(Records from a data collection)
---*---

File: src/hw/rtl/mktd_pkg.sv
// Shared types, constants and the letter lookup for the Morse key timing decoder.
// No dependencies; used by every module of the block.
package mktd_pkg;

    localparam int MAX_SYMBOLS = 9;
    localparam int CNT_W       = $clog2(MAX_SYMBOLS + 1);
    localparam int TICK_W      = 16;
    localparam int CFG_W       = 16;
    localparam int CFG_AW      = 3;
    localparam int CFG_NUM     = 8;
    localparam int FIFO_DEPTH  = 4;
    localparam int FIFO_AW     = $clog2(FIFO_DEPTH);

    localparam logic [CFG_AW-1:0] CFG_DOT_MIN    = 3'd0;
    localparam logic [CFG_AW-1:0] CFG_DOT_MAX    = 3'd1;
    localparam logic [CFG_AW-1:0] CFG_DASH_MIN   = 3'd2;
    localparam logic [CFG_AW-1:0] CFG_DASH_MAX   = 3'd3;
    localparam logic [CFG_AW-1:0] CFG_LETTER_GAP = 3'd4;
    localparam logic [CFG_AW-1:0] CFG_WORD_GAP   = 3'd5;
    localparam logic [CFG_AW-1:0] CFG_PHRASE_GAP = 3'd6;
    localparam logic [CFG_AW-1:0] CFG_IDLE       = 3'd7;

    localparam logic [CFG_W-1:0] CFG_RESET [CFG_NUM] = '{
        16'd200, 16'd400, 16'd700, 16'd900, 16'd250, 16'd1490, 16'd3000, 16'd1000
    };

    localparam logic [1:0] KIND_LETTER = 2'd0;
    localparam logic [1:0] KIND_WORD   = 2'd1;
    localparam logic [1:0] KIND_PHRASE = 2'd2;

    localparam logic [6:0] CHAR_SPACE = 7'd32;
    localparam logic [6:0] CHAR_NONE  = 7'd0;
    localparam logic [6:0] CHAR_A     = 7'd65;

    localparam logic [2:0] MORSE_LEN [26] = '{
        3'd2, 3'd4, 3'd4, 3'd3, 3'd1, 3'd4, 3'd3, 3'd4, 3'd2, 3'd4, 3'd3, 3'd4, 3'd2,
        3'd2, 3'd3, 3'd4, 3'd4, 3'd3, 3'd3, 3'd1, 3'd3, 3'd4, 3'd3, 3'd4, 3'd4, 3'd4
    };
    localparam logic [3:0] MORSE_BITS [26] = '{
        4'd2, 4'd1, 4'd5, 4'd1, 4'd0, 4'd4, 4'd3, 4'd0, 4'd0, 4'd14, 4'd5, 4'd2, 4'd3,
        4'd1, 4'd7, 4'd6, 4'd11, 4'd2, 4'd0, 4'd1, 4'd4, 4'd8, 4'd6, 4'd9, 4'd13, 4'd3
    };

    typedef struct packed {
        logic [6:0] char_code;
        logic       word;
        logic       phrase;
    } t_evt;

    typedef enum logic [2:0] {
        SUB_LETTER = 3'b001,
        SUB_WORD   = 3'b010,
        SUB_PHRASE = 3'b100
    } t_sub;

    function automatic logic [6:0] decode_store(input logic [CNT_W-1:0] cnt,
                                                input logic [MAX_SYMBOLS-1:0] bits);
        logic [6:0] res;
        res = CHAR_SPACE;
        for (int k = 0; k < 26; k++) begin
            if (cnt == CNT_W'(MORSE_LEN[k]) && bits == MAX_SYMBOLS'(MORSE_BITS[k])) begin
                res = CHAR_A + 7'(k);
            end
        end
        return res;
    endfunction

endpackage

---*---

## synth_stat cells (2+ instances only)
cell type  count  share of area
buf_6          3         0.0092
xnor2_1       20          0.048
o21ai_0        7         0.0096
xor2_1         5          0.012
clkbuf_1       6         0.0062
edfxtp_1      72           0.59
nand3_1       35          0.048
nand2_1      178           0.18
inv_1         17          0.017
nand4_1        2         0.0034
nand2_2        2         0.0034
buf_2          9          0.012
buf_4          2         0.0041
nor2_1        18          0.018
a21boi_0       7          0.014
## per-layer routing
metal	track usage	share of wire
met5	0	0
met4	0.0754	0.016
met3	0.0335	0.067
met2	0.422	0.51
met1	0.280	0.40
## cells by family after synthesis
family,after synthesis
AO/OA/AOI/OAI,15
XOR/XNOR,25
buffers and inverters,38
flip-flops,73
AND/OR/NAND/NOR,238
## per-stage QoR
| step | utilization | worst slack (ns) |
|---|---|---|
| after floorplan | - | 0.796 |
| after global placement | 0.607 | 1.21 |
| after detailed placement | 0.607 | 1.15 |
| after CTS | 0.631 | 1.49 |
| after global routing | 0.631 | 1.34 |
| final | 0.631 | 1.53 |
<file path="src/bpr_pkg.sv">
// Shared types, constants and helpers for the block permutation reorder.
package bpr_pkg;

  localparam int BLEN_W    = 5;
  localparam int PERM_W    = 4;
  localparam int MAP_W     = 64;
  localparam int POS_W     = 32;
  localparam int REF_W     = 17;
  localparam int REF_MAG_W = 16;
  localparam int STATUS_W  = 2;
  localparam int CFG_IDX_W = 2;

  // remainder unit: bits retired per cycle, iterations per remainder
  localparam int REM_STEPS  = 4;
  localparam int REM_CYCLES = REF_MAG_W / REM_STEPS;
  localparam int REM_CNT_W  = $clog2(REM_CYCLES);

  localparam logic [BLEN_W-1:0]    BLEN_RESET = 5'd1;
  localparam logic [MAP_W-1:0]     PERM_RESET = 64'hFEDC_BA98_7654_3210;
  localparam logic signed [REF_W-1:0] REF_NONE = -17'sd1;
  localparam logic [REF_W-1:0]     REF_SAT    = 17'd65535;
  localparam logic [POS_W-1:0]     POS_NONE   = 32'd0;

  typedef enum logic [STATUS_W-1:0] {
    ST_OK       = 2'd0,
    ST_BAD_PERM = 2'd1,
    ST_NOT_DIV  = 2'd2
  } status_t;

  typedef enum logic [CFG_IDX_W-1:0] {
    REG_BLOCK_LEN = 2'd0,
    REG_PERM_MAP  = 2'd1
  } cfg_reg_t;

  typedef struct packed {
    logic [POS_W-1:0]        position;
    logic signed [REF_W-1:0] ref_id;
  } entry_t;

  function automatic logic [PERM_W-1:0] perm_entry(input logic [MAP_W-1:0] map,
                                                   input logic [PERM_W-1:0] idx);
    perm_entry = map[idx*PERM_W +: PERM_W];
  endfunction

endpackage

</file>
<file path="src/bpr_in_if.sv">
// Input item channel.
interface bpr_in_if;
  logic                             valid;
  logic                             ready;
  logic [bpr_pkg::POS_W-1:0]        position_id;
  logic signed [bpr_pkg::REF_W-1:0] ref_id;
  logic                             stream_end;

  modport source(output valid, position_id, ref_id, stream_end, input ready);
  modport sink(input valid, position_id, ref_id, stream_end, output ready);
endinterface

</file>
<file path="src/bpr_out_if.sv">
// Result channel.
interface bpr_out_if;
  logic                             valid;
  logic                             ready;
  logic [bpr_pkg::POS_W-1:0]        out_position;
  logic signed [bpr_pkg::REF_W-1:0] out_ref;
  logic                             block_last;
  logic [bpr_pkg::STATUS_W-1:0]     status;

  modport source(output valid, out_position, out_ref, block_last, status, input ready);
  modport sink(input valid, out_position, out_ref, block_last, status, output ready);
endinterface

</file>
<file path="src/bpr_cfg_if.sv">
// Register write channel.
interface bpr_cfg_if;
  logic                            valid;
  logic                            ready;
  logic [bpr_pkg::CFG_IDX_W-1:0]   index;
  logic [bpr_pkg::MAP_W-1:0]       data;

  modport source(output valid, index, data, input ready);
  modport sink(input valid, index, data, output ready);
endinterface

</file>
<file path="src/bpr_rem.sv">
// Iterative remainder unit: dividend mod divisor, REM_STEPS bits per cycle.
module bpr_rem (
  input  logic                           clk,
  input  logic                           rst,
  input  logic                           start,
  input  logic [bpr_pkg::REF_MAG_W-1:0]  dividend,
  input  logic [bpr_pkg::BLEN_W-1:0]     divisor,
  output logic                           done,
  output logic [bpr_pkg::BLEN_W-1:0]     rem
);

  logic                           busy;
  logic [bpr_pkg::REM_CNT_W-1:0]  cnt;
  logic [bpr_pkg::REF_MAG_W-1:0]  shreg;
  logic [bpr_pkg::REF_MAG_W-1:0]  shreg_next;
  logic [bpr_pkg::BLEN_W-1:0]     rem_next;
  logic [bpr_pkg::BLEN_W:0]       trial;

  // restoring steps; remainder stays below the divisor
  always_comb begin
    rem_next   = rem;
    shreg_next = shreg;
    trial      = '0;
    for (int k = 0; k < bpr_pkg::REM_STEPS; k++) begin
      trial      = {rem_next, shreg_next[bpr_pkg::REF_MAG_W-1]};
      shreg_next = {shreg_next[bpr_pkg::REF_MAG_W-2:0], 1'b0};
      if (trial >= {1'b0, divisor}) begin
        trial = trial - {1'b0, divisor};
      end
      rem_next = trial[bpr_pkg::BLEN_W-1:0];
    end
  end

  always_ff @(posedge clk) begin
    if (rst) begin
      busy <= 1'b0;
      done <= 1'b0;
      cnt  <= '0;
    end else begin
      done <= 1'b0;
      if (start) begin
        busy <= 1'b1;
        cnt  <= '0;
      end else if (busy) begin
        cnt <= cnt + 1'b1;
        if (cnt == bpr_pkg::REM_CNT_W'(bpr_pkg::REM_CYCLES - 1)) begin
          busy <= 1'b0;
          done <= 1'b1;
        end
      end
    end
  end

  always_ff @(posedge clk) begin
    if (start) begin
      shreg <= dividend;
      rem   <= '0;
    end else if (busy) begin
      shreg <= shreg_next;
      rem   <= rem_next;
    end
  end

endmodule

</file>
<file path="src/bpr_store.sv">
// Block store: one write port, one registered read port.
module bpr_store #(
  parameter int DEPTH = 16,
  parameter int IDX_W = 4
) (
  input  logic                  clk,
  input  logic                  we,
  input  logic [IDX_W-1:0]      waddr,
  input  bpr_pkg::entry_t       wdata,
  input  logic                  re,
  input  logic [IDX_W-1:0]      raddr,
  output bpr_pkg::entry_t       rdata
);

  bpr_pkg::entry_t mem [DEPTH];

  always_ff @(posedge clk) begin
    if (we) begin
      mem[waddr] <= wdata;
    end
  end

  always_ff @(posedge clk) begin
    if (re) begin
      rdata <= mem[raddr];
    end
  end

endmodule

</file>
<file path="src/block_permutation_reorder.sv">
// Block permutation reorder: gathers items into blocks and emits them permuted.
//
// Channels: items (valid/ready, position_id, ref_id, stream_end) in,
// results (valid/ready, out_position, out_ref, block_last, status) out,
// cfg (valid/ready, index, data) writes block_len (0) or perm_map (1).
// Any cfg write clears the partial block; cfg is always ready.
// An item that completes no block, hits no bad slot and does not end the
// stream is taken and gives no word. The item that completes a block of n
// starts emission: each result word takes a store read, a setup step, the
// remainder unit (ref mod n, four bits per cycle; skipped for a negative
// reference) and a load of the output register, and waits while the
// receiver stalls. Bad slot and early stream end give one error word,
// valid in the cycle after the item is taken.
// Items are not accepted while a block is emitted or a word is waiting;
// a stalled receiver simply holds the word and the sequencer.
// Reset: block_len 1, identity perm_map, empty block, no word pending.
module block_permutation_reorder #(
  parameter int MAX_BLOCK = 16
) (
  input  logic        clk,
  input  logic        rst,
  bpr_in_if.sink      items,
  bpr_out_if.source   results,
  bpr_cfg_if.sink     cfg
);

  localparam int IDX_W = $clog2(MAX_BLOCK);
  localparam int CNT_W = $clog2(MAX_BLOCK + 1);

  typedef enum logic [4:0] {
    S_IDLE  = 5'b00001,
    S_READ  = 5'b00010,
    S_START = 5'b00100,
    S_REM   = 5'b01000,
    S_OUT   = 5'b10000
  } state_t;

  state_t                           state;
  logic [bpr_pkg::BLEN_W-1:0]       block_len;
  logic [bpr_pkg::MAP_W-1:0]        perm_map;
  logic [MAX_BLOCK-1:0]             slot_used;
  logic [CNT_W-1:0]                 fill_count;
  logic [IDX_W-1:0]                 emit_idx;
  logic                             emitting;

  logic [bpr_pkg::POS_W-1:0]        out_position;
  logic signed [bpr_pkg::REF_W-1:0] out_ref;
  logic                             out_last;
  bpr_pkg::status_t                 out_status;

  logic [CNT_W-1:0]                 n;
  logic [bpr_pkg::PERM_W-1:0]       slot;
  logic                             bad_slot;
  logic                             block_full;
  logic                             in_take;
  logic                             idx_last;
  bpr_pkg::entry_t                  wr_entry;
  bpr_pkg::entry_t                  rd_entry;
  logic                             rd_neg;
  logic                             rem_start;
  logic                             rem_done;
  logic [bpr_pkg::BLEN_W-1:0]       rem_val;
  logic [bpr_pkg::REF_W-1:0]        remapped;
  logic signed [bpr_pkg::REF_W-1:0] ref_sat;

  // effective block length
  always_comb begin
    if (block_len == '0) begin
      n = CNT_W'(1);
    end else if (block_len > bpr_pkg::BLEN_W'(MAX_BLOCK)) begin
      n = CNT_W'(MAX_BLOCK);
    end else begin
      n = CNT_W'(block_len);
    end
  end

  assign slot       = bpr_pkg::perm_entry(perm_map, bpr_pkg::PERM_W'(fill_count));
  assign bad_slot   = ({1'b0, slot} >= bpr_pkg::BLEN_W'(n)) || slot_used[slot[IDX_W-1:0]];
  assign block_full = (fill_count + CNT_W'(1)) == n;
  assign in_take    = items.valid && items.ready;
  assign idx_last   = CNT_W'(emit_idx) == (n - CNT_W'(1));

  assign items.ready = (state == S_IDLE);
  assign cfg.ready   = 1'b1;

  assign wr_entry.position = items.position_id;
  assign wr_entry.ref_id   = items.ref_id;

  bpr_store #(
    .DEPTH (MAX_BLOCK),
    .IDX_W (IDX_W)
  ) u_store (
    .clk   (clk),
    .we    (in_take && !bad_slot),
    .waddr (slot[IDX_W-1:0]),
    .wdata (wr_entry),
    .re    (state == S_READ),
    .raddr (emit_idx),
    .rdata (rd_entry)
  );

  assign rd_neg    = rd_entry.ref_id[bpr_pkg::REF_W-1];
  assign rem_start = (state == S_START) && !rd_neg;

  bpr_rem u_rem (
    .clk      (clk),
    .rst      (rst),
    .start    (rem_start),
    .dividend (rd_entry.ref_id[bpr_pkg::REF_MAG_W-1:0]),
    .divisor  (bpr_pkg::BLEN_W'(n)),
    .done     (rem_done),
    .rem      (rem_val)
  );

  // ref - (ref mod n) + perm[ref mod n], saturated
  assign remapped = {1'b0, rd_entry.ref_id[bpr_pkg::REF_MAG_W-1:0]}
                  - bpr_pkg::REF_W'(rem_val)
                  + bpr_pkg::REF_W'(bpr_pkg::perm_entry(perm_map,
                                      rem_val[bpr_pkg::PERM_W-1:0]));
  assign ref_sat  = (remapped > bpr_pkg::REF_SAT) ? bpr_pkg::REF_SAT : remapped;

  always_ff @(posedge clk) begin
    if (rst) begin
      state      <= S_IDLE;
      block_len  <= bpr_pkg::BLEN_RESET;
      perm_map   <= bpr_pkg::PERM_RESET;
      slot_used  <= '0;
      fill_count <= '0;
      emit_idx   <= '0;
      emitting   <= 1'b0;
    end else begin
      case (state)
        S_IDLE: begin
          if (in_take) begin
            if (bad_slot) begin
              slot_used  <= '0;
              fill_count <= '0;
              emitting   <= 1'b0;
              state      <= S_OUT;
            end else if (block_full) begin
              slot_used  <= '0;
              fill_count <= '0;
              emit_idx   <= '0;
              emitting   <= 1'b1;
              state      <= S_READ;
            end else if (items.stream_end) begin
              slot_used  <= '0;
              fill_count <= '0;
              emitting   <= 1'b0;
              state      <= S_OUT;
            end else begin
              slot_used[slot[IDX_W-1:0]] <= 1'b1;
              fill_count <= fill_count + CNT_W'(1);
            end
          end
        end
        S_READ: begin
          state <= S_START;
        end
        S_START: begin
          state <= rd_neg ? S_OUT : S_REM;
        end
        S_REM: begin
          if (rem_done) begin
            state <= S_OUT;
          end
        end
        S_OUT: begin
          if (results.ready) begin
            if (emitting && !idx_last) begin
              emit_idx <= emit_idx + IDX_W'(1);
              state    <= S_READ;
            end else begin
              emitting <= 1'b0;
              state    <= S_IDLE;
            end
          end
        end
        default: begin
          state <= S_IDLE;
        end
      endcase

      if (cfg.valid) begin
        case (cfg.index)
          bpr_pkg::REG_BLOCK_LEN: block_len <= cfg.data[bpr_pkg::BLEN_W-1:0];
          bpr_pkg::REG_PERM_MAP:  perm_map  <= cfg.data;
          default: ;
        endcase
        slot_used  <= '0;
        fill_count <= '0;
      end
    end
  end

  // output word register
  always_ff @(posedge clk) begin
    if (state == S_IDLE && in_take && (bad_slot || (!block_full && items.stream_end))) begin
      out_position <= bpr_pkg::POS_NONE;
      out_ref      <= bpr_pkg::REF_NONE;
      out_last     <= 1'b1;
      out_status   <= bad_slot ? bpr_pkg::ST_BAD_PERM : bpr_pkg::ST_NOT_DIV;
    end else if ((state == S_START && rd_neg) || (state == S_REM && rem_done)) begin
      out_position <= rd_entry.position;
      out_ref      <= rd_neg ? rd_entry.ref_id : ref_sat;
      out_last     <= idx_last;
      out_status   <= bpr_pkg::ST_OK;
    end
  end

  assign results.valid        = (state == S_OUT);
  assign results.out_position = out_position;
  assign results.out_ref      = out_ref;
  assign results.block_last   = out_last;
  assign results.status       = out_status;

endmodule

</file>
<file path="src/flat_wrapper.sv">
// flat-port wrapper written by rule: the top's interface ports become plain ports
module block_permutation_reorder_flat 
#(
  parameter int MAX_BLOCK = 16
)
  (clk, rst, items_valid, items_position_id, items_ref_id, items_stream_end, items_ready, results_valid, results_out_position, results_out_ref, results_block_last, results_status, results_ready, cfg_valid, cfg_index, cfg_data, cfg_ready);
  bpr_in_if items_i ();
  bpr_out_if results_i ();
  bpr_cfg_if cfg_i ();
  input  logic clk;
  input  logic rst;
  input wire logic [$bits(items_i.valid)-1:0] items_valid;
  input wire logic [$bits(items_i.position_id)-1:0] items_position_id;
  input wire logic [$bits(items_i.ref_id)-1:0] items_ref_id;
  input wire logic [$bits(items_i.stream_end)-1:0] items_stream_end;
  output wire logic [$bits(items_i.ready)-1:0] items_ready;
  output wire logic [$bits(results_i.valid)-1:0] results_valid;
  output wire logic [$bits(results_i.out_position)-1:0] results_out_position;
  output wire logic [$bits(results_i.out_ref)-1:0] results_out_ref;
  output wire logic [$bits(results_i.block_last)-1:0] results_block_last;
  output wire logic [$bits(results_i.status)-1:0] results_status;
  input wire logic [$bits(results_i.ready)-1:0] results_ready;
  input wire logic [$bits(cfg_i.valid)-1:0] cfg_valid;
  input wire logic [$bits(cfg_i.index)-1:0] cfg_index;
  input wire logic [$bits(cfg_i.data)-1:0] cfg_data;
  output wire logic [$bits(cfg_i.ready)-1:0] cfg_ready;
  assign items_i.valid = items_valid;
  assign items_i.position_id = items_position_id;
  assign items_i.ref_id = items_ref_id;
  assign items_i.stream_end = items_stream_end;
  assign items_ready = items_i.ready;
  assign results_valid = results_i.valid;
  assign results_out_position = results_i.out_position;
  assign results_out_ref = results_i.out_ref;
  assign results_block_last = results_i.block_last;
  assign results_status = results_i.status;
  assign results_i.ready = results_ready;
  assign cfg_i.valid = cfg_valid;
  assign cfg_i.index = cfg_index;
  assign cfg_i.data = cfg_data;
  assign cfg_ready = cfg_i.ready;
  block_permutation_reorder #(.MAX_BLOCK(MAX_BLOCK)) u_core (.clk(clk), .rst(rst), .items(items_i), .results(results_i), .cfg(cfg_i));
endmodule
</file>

---*---

How to complete this task — Restate word for word the lines of the data above, starting at the line containing "File: src/hw/rtl/mktd_pkg.sv" and ending at the line containing "localparam logic [CFG_AW-1:0] CFG_DASH_MAX", both included, and nothing more.

Task result —
File: src/hw/rtl/mktd_pkg.sv
// Shared types, constants and the letter lookup for the Morse key timing decoder.
// No dependencies; used by every module of the block.
package mktd_pkg;

    localparam int MAX_SYMBOLS = 9;
    localparam int CNT_W       = $clog2(MAX_SYMBOLS + 1);
    localparam int TICK_W      = 16;
    localparam int CFG_W       = 16;
    localparam int CFG_AW      = 3;
    localparam int CFG_NUM     = 8;
    localparam int FIFO_DEPTH  = 4;
    localparam int FIFO_AW     = $clog2(FIFO_DEPTH);

    localparam logic [CFG_AW-1:0] CFG_DOT_MIN    = 3'd0;
    localparam logic [CFG_AW-1:0] CFG_DOT_MAX    = 3'd1;
    localparam logic [CFG_AW-1:0] CFG_DASH_MIN   = 3'd2;
    localparam logic [CFG_AW-1:0] CFG_DASH_MAX   = 3'd3;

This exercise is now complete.